Building a Foundation; Honoring History
October 13, 2020
Our history is a part of our lives. Certain events have a big impact and you will always remember where you were on those days. Events like the September 11 Terror Attacks, Pearl Harbor and the Assassination of JFK. Like all of those events, the COVID-19 pandemic will be one for the history books.
However, even during the most trying times, some things do not change. Our mission of Educating People for Success in the Workplace, or the traditions that take place on our campuses and in our lab space. One program tradition is the 9/11 Memorial wall. Students in the Masonry program make this the very first project of every year.
“I started the project in 2003,” Chauncey Kila, Masonry Instructor, said. “Now it has changed into a project and a history lesson since many of my students were not born yet when the attacks happened.”
As each year passes, fewer students were alive to know how the attack changed America. Kila uses that as a chance to share the history with students, sharing the events of September 11, 2001. Students then use that knowledge to design and build a tribute wall to honor the victims in New York, Washington, DC and Pennsylvania.
“I learned a lot about the attacks,” Joe Fitch, an adult Masonry student, said. “I was really young when it happened, so it was interesting to hear the impact the wall has on people.”
This year’s wall features two plexiglass towers, pentagon shapes on the base, the number “93” and nearly 3,000 blue squares to signify the lives lost in the attacks. It also features the same quote found on the 9/11 Memorial & Museum in New York City, “No day shall erase you from the memory of time.”.
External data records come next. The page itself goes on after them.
`config.mk`:
```
export PLATFORM = sky130hd
export DESIGN_NAME = free_list_flat
export DESIGN_NICKNAME = d
export VERILOG_FILES = /design/src/rtl/rename_pkg.sv /design/src/rtl/free_list_if.sv /design/src/rtl/free_list.sv /design/src/flat_wrapper.sv
export SDC_FILE = /design/constraint.sdc
export NUM_CORES = 1
export LEC_CHECK = 0
export CORE_MARGIN = 3
export CORE_UTILIZATION = 45
export DETAILED_ROUTE_END_ITERATION = 8
export PLACE_DENSITY = 0.6
export SLEW_MARGIN = 20
export SYNTH_ARGS = -nofsm -noshare
export SYNTH_HDL_FRONTEND = slang
export SYNTH_SLANG_ARGS = --single-unit
```
`constraint.sdc`:
```
create_clock -name clk -period 6.7 [get_ports clk]
set_clock_uncertainty 0.1 [all_clocks]
set_input_delay 1.34 -clock clk [delete_from_list [all_inputs] [get_ports clk]]
set_output_delay 1.34 -clock clk [all_outputs]
set_load 0.02 [all_outputs]
```
`src/rtl/rename_pkg.sv`:
```
// Shared rename-stage types and sizes used by the free list, RAT, ROB and PRF.
package rename_pkg;
   localparam int PHYS_REGS  = 64;
   localparam int ARCH_REGS  = 32;
   localparam int PHYS_TAG_W = 6;
   localparam int FL_DEPTH   = PHYS_REGS - ARCH_REGS;
   localparam int FL_IDX_W   = $clog2(FL_DEPTH);

   typedef logic [PHYS_TAG_W-1:0] phys_tag_t;
   typedef logic [FL_IDX_W:0]     fl_ptr_t;
endpackage

```
`src/rtl/free_list_if.sv`:
```
// Rename-side handshake with the physical-register free list.
interface free_list_if;
   import rename_pkg::*;

   logic      alloc_req;
   logic      alloc_valid;
   phys_tag_t alloc_phys;
   logic      commit_valid;
   phys_tag_t commit_old_phys;
   logic      flush;
   fl_ptr_t   free_count;

   modport master (
      output alloc_req, commit_valid, commit_old_phys, flush,
      input  alloc_valid, alloc_phys, free_count
   );

   modport slave (
      input  alloc_req, commit_valid, commit_old_phys, flush,
      output alloc_valid, alloc_phys, free_count
   );
endinterface

```
`src/rtl/free_list.sv`:
```
// Circular free list of physical tags with speculative head, retire head and tail.
module free_list
   import rename_pkg::*;
(
   input logic        clk,
   input logic        rst,
   free_list_if.slave fl
);

   phys_tag_t mem [FL_DEPTH];
   fl_ptr_t   spec_head;
   fl_ptr_t   retire_head;
   fl_ptr_t   tail;

   logic      alloc_req;
   logic      commit_valid;
   logic      flush;
   phys_tag_t commit_old_phys;
   fl_ptr_t   free_count;
   fl_ptr_t   retire_next;
   logic      alloc_take;

   assign alloc_req       = fl.alloc_req;
   assign commit_valid    = fl.commit_valid;
   assign flush           = fl.flush;
   assign commit_old_phys = fl.commit_old_phys;

   assign free_count  = tail - spec_head;
   assign alloc_take  = alloc_req && (free_count != '0) && !flush;
   assign retire_next = retire_head + fl_ptr_t'(commit_valid);

   assign fl.free_count  = free_count;
   assign fl.alloc_valid = (free_count != '0);
   assign fl.alloc_phys  = mem[spec_head[FL_IDX_W-1:0]];

   // Retired entries are never overwritten before spec_head passes them, so a
   // flush only has to rewind spec_head onto retire_head.
   always_ff @(posedge clk or posedge rst) begin
      if (rst) begin
         for (int i = 0; i < FL_DEPTH; i++) begin
            mem[i] <= phys_tag_t'(ARCH_REGS + i);
         end
         spec_head   <= '0;
         retire_head <= '0;
         tail        <= fl_ptr_t'(FL_DEPTH);
      end else begin
         if (commit_valid) begin
            mem[tail[FL_IDX_W-1:0]] <= commit_old_phys;
            tail                    <= tail + fl_ptr_t'(1);
         end
         retire_head <= retire_next;
         if (flush) begin
            spec_head <= retire_next;
         end else if (alloc_take) begin
            spec_head <= spec_head + fl_ptr_t'(1);
         end
      end
   end

endmodule

```
`src/flat_wrapper.sv`:
```
// flat-port wrapper written by rule: the top's interface ports become plain ports
module free_list_flat import rename_pkg::*;
  (clk, rst, fl_alloc_req, fl_commit_valid, fl_commit_old_phys, fl_flush, fl_alloc_valid, fl_alloc_phys, fl_free_count);
  free_list_if fl_i ();
  input logic clk;
  input logic rst;
  input wire logic [$bits(fl_i.alloc_req)-1:0] fl_alloc_req;
  input wire logic [$bits(fl_i.commit_valid)-1:0] fl_commit_valid;
  input wire logic [$bits(fl_i.commit_old_phys)-1:0] fl_commit_old_phys;
  input wire logic [$bits(fl_i.flush)-1:0] fl_flush;
  output wire logic [$bits(fl_i.alloc_valid)-1:0] fl_alloc_valid;
  output wire logic [$bits(fl_i.alloc_phys)-1:0] fl_alloc_phys;
  output wire logic [$bits(fl_i.free_count)-1:0] fl_free_count;
  assign fl_i.alloc_req = fl_alloc_req;
  assign fl_i.commit_valid = fl_commit_valid;
  assign fl_i.commit_old_phys = fl_commit_old_phys;
  assign fl_i.flush = fl_flush;
  assign fl_alloc_valid = fl_i.alloc_valid;
  assign fl_alloc_phys = fl_i.alloc_phys;
  assign fl_free_count = fl_i.free_count;
  free_list u_core (.clk(clk), .rst(rst), .fl(fl_i));
endmodule
```
==> results of run 1 <==
==> Yosys cell counts (2+ instances only) <==
cell type / n
a21oi_1: 2
a31oi_1: 3
buf_2: 12
clkbuf_1: 28
dfrtp_1: 97
dfstp_2: 113
ha_1: 12
inv_1: 11
mux2_2: 192
mux4_2: 60
nand2_1: 32
nand3_1: 14
nand3b_1: 2
nand4_1: 6
nor2_1: 24
nor2b_1: 3
nor3_1: 2
o21a_1: 3
o21ai_0: 3
o21ai_1: 2
or2_1: 2
or3_1: 4
xnor2_1: 8
xor2_1: 6
==> worst max-delay path, stage by stage (launching register included) <==
cell and delay, ps:
dfrtp_4 930, ha_1 290, inv_1 60, fa_1 420, xor2_2 210, nor4b_1 390
mux2_4 230, nand4_1 100, clkdlybuf4s50_1 560
==> registers in the layout, indices dropped and copies added (netlist names) <==
| register | count |
|---|---|
| u_core.spec_head | 6 |
| u_core.retire_head | 6 |
| u_core.mem | 192 |
| u_core.tail | 6 |
==> worst max path at each step <==
stage | from | end | slack, ps | cells past startpoint
after floorplan | rst | u_core.mem[100] | 2620 | 1
after global placement | u_core.spec_head[0] | fl_alloc_phys[1] | 2060 | 6
after detailed placement | u_core.spec_head[0] | fl_alloc_phys[1] | 2020 | 6
after CTS | u_core.spec_head[0] | fl_alloc_phys[1] | 1480 | 6
after global routing | u_core.spec_head[0] | fl_alloc_valid | 1300 | 8
final | u_core.spec_head[0] | fl_alloc_valid | 1540 | 8
==> where the power goes <==
part | switching (mW) | leakage, nW | total [mW] | internal [mW]
Clock | 0.521 | 0.392 | 1.30 | 0.780
Combinational | 1.01 | 1.87 | 2.28 | 1.28
Sequential | 0.457 | 2.40 | 2.45 | 2.00
Total | 1.98 | 4.67 | 6.04 | 4.05
==> metal layers <==
metal | global-route usage | wire, um | vias up
li1 | - | - | 2481
met1 | 0.303 | 10900 | 3120
met2 | 0.329 | 11500 | 108
met3 | 0.0258 | 1140 | 26
met4 | 0.0392 | 295 | 2
met5 | 0 | 11 | -
==> area by class of cell <==
cell class / count / area (um^2)
Tap cell: 280 / 350
Clock inverter: 6 / 70.1
Fill cell: 1811 / 10600
Inverter: 11 / 45.0
Multi-Input combinational cell: 401 / 4470
Sequential cell: 210 / 5400
Clock buffer: 38 / 723
Timing Repair Buffer: 30 / 270
==> logic make-up after synthesis <==
| group | count (synthesis) |
|---|---|
| multiplexers | 254 |
| XOR/XNOR | 15 |
| adder cells (fa/ha/maj) | 13 |
| AO/OA/AOI/OAI | 23 |
| buffers and inverters | 52 |
| flip-flops | 210 |
| AND/OR/NAND/NOR | 96 |
==> per-stage QoR <==
step | total power, mW | util | instance area, um^2 | cells
6_report | 6.04 | 0.518 | 11300 | 976
5_1_grt | 6.38 | 0.518 | 11300 | 976
3_5_place_dp | 4.78 | 0.481 | 10500 | 931
3_3_place_gp | 4.69 | 0.482 | 10500 | 931
2_1_floorplan | 4.01 | - | 10100 | 663
4_1_cts | 6.09 | 0.517 | 11300 | 975
==> impl_metrics.json, run 1 <==
{
  "tns_ps": 0,
  "drt_pass1_iterations": 4,
  "port_buffers": 23,
  "status": "finished clean",
  "nets": 702,
  "cts_tree": "done",
  "syn_nets": 687,
  "synth_warnings": 0,
  "synth-compound-area-share": 0.0173,
  "rrSetupSlack_ps": 3210,
  "syn_area_per_cell_um2": 15.2,
  "yosys.area.top_type": "dfstp_2",
  "routed_wl_um": 23900,
  "clkTransAtPathRegs_ps": 60,
  "synth.area.top_cells": "dfstp_2 (29%), dfrtp_1 (24%), mux2_2 (21%)",
  "synth_edf_count": 0,
  "rows": 54,
  "die_area_um2": 24200,
  "power_density_nw_per_um2": 533,
  "antenna_found_initial": 1,
  "final_hold_viol_count": 0,
  "final_common_cell": "mux2_2",
  "cts_buffer_depth": 3,
  "worst_hold_path.num_cells": 1,
  "synth_top_family_by_area": "multiplexers",
  "place_ws_ps": 2020,
  "final_cell_mix": "mux2_2 (192), dfstp_2 (113), dfrtp_1 (95)",
  "cp_data_required_time_ps": 5260,
  "min-delay-start": "u_core.retire_head[5]",
  "vdd_drop_max_v": 0.000265,
  "fmax_ghz": 0.194,
  "start_util": 0.460,
  "synth_fa_ha_area_frac": 0.0169,
  "path_class": "flip-flop to primary output",
  "root_buffer": "clkbuf_16",
  "slew_viol_final": 0,
  "routabilityCongestion": 0.794,
  "rsz0062_at_grt": "false",
  "period_share": 0.770,
  "endpoint_kind": "primary output",
  "syn_inst": 663,
  "wire_per_inst_um": 24.4,
  "grt_remaining_overflow": 0,
  "synth_cell_types": 46,
  "ios": 24,
  "setup_viol": 0,
  "synth_xor_area_frac": 0.0138,
  "htree_levels": 1,
  "hold_buffers": 0,
  "grt_max_degree": 63,
  "setup_slack_ps": 1540,
  "r2r_end": "u_core.spec_head[0]",
  "critPathMaxFanout": 37,
  "crit_path_start_kind": "flip-flop",
  "synthFlopType": "dfstp_2",
  "muxShareOfSynthArea": 0.351,
  "numCtsBuffers": 24,
  "cts_resized": 0,
  "clk_latency_ps": 510,
  "drive_above_1_share": 0.605,
  "grt_pass1_wl_um": 37900,
  "fin_crit_ps": 5160,
  "syn_area_um2": 10100,
  "initialDrtViolationCount": 416,
  "via_count": 5737,
  "synth-simple-area-share": 0.0445,
  "maxCapViolCount": 0,
  "critPathArrivalTime_ps": 3720,
  "hold_path_end": "u_core.retire_head[5]",
  "worst-slew-pin-transition_ps": 1040,
  "die_w_um": 156,
  "grt_usage": 0.204,
  "synthArstFlopShare": 1.00,
  "cts.sinks": 210,
  "r2r_start": "u_core.spec_head[0]",
  "p_leak_nw": 4.67,
  "first_global_vias": 6136,
  "ff2ff_path_depth": 10,
  "drtAntennaViolNets": 0,
  "slew_headroom": 0.304,
  "holdCritPathClass": "flip-flop to flip-flop",
  "n_antenna_cell": 0,
  "viasPerCell": 5.88,
  "dpl.hpwl_um": 15400,
  "areaGrowthSynthToFinish_pct": 12.4,
  "die_h_um": 156,
  "remaining_drc_errors": 0,
  "core_region_area_um2": 21900,
  "whs_ps": 369,
  "cts_post_setup_buffers_inserted": 0,
  "synth_top_area_frac": 0.295,
  "ys_seq_area_frac": 0.536,
  "synth_seq_cells": 210
}
No activity file was read; power rests on OpenSTA's default activity.
==> inputs of run 2 (changes only) <==
==> constraint.sdc (replaced) <==
create_clock -name clk -period 4.4 [get_ports clk]
set_clock_uncertainty 0.1 [all_clocks]
set_input_delay 0.88 -clock clk [delete_from_list [all_inputs] [get_ports clk]]
set_output_delay 0.88 -clock clk [all_outputs]
set_load 0.02 [all_outputs]
==> run 2 against run 1 <==
Effect of this change: design area grew 1.7%; global-route usage fell by 0.86 points; highest routed layer is now met4; via count rose by 1.2%; largest power group is now combinational cells; register-to-register slack got worse by 1900 ps; critical path type unchanged; largest cell class unchanged.
==> impl_metrics.json, run 2 (synthesis gave the netlist of run 1 again) <==
{
  "port_buffers": 23,
  "setup_viol": 0,
  "remaining_drc_errors": 0,
  "p_leak_nw": 4.76,
  "whs_ps": 371,
  "switchingPower_mw": 3.03,
  "slew_viol_final": 0,
  "final_area_um2": 11500,
  "cts_tree": "done",
  "core_region_area_um2": 21900,
  "fin_crit_ps": 4120,
  "tns_ps": 0,
  "die_w_um": 156,
  "power_density_nw_per_um2": 817,
  "pwr-share-seq": 0.380,
  "clk_latency_ps": 520,
  "areaGrowthSynthToFinish_pct": 14.4,
  "critPathMaxFanout": 5,
  "grt_usage": 0.195,
  "grt_remaining_overflow": 0,
  "placed_area_um2": 10700,
  "rows": 54,
  "htree_levels": 1,
  "dpl.hpwl_um": 15300,
  "antenna_found_initial": 0,
  "grt_pass1_wl_um": 36800,
  "r2r_start": "u_core.tail[0]",
  "p_clk_frac": 0.223,
  "ios": 24,
  "holdCritPathClass": "flip-flop to flip-flop",
  "cp_data_required_time_ps": 3420,
  "min-delay-start": "u_core.retire_head[5]",
  "largest_register": "u_core.mem",
  "rsz0062_at_grt": "false",
  "via_count": 5804,
  "die_h_um": 156,
  "cts_buffer_depth": 3,
  "final_hold_viol_count": 0,
  "die_area_um2": 24200,
  "routabilityCongestion": 0.821,
  "crit_path_start": "u_core.tail[0]",
  "p_int_mw": 6.39,
  "initialDrtViolationCount": 357,
  "final_common_cell": "mux2_2",
  "worst-slew-pin-transition_ps": 902,
  "power_mw": 9.41,
  "wire_per_inst_um": 23.5,
  "post-route-util": 0.526,
  "clkTransAtPathRegs_ps": 60,
  "start_util": 0.460,
  "vdd_drop_max_v": 0.000407,
  "period_share": 0.936,
  "p_comb_frac": 0.397,
  "drtAntennaViolNets": 0,
  "largest_reg_flops": 192,
  "grt_max_degree": 97,
  "slew_headroom": 0.397,
  "viasPerCell": 5.90,
  "drive_above_1_share": 0.618,
  "first_global_vias": 6288,
  "p_sw_frac": 0.321,
  "maxCapViolCount": 0,
  "hold_buffers": 0,
  "status": "finished clean",
  "critPathArrivalTime_ps": 3140,
  "path_class": "flip-flop to primary output",
  "root_buffer": "clkbuf_16",
  "final_cell_mix": "mux2_2 (192), dfstp_2 (113), dfrtp_1 (95)",
  "numCtsBuffers": 24,
  "cts.sinks": 210,
  "drt_pass1_iterations": 5,
  "crit_path_start_kind": "flip-flop",
  "routed_wl_um": 23200,
  "endpoint_kind": "primary output",
  "n_antenna_cell": 0,
  "nets": 710,
  "fmax_ghz": 0.243
}
run 2: routing by layer:
layer / GRT usage / up-vias / wire length (um) / part of all wire
met3: 0.0252 / 28 / 1050 / 0.045
met1: 0.283 / 3134 / 10600 / 0.46
li1: - / 2514 / - / -
met4: 0.0479 / 0 / 407 / 0.018
met2: 0.318 / 128 / 11100 / 0.48
met5: 0 / - / 0 / 0
run 2: layout make-up:
| class | instances | area [um^2] |
|---|---|---|
| Sequential cell | 210 | 5400 |
| Clock buffer | 32 | 702 |
| Inverter | 11 | 45.0 |
| Multi-Input combinational cell | 401 | 4480 |
| Timing Repair Buffer | 38 | 400 |
| Clock inverter | 12 | 148 |
| Fill cell | 1804 | 10400 |
| Tap cell | 280 | 350 |
run 2: timing repair:
item	4_1_cts	5_1_grt
pin swaps	0	0
buffers inserted	2	0
setup endpoints to repair	1	1
gates resized for setup	1	1
run 2: through the flow:
| stage | setup slack [ps] | std cells |
|---|---|---|
| after floorplan | 784 | 663 |
| after CTS | 105 | 984 |
| final | 281 | 984 |
| after detailed placement | 494 | 938 |
| after global routing | 115 | 984 |
| after global placement | 601 | 938 |
run 2: worst max-delay path, cell delays in order (launching register included):
cell and delay (ps):
dfrtp_1 440, inv_1 140, ha_1 180, inv_1 60, fa_1 420, xor2_2 220
nor4b_2 300, mux2_4 220, nand4_1 90, clkdlybuf4s50_1 560
run 2: final timing paths:
check | end | slack [ps] | cells past startpoint
worst max-delay path | fl_alloc_valid | 280 | 9
worst min-delay path | u_core.retire_head[5] | 370 | 1
worst max register to register | u_core.spec_head[1] | 1320 | 11
worst min register to register | u_core.retire_head[5] | 370 | 1
max in group asynchronous | u_core.mem[48] | 2410 | 3
min in group asynchronous | u_core.mem[130] | 800 | 2
run 2: power groups by stage:
stage,clock (mW),combinational (mW),sequential (mW)
floorplan,0,2.77,3.34
global placement,0,3.58,3.58
finish,2.10,3.73,3.58
detailed placement,0,3.67,3.65
CTS,2.15,3.78,3.58
global route,2.23,4.01,3.69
Kila says beyond learning how to build with bricks, the project teaches the professional skills students need. Skills like communication, problem solving and working as a team. It took a little over three weeks for students to complete the project from design to completion, and each person has a different favorite part.
“I think the steel lettering with the quote from the Roman poet Virgil is awesome,” Kila said with a grin. “I like the blue tile representing all of the lives lost that day,” Fitch said. “I think it is a touching tribute.”
The project is always a challenge for Kila’s class, not just because of the timeline, but because of the new students. The Masonry program is a one-year high school or nine-month adult course, and students start with safety.
“I question doing the wall every year, and especially this year with the pandemic,” Kila said. “And every year it is the feedback we get that keeps it on the calendar.”
The meaning of the wall is not lost on the students; “It is a great way to start the year, and has so much meaning to so many people,” Jose Contreras, a high school Masonry student, said. “This shows us how all the skills we will learn come together.”
The intricate design and building took students just more than two weeks to complete, a tight timeline but something Fitch says was not a concern. “This teaches us about time management and getting projects done on time,” Fitch said with a smile.
For Fitch and the other students in the program the wall is more than a tribute, it is their first proof of the skills they are learning.
“I am happy to be able to do something I love,” Fitch said grinning. “Hopefully, so where down the road I can own my own business and continue to build beautiful items that will last a lifetime.”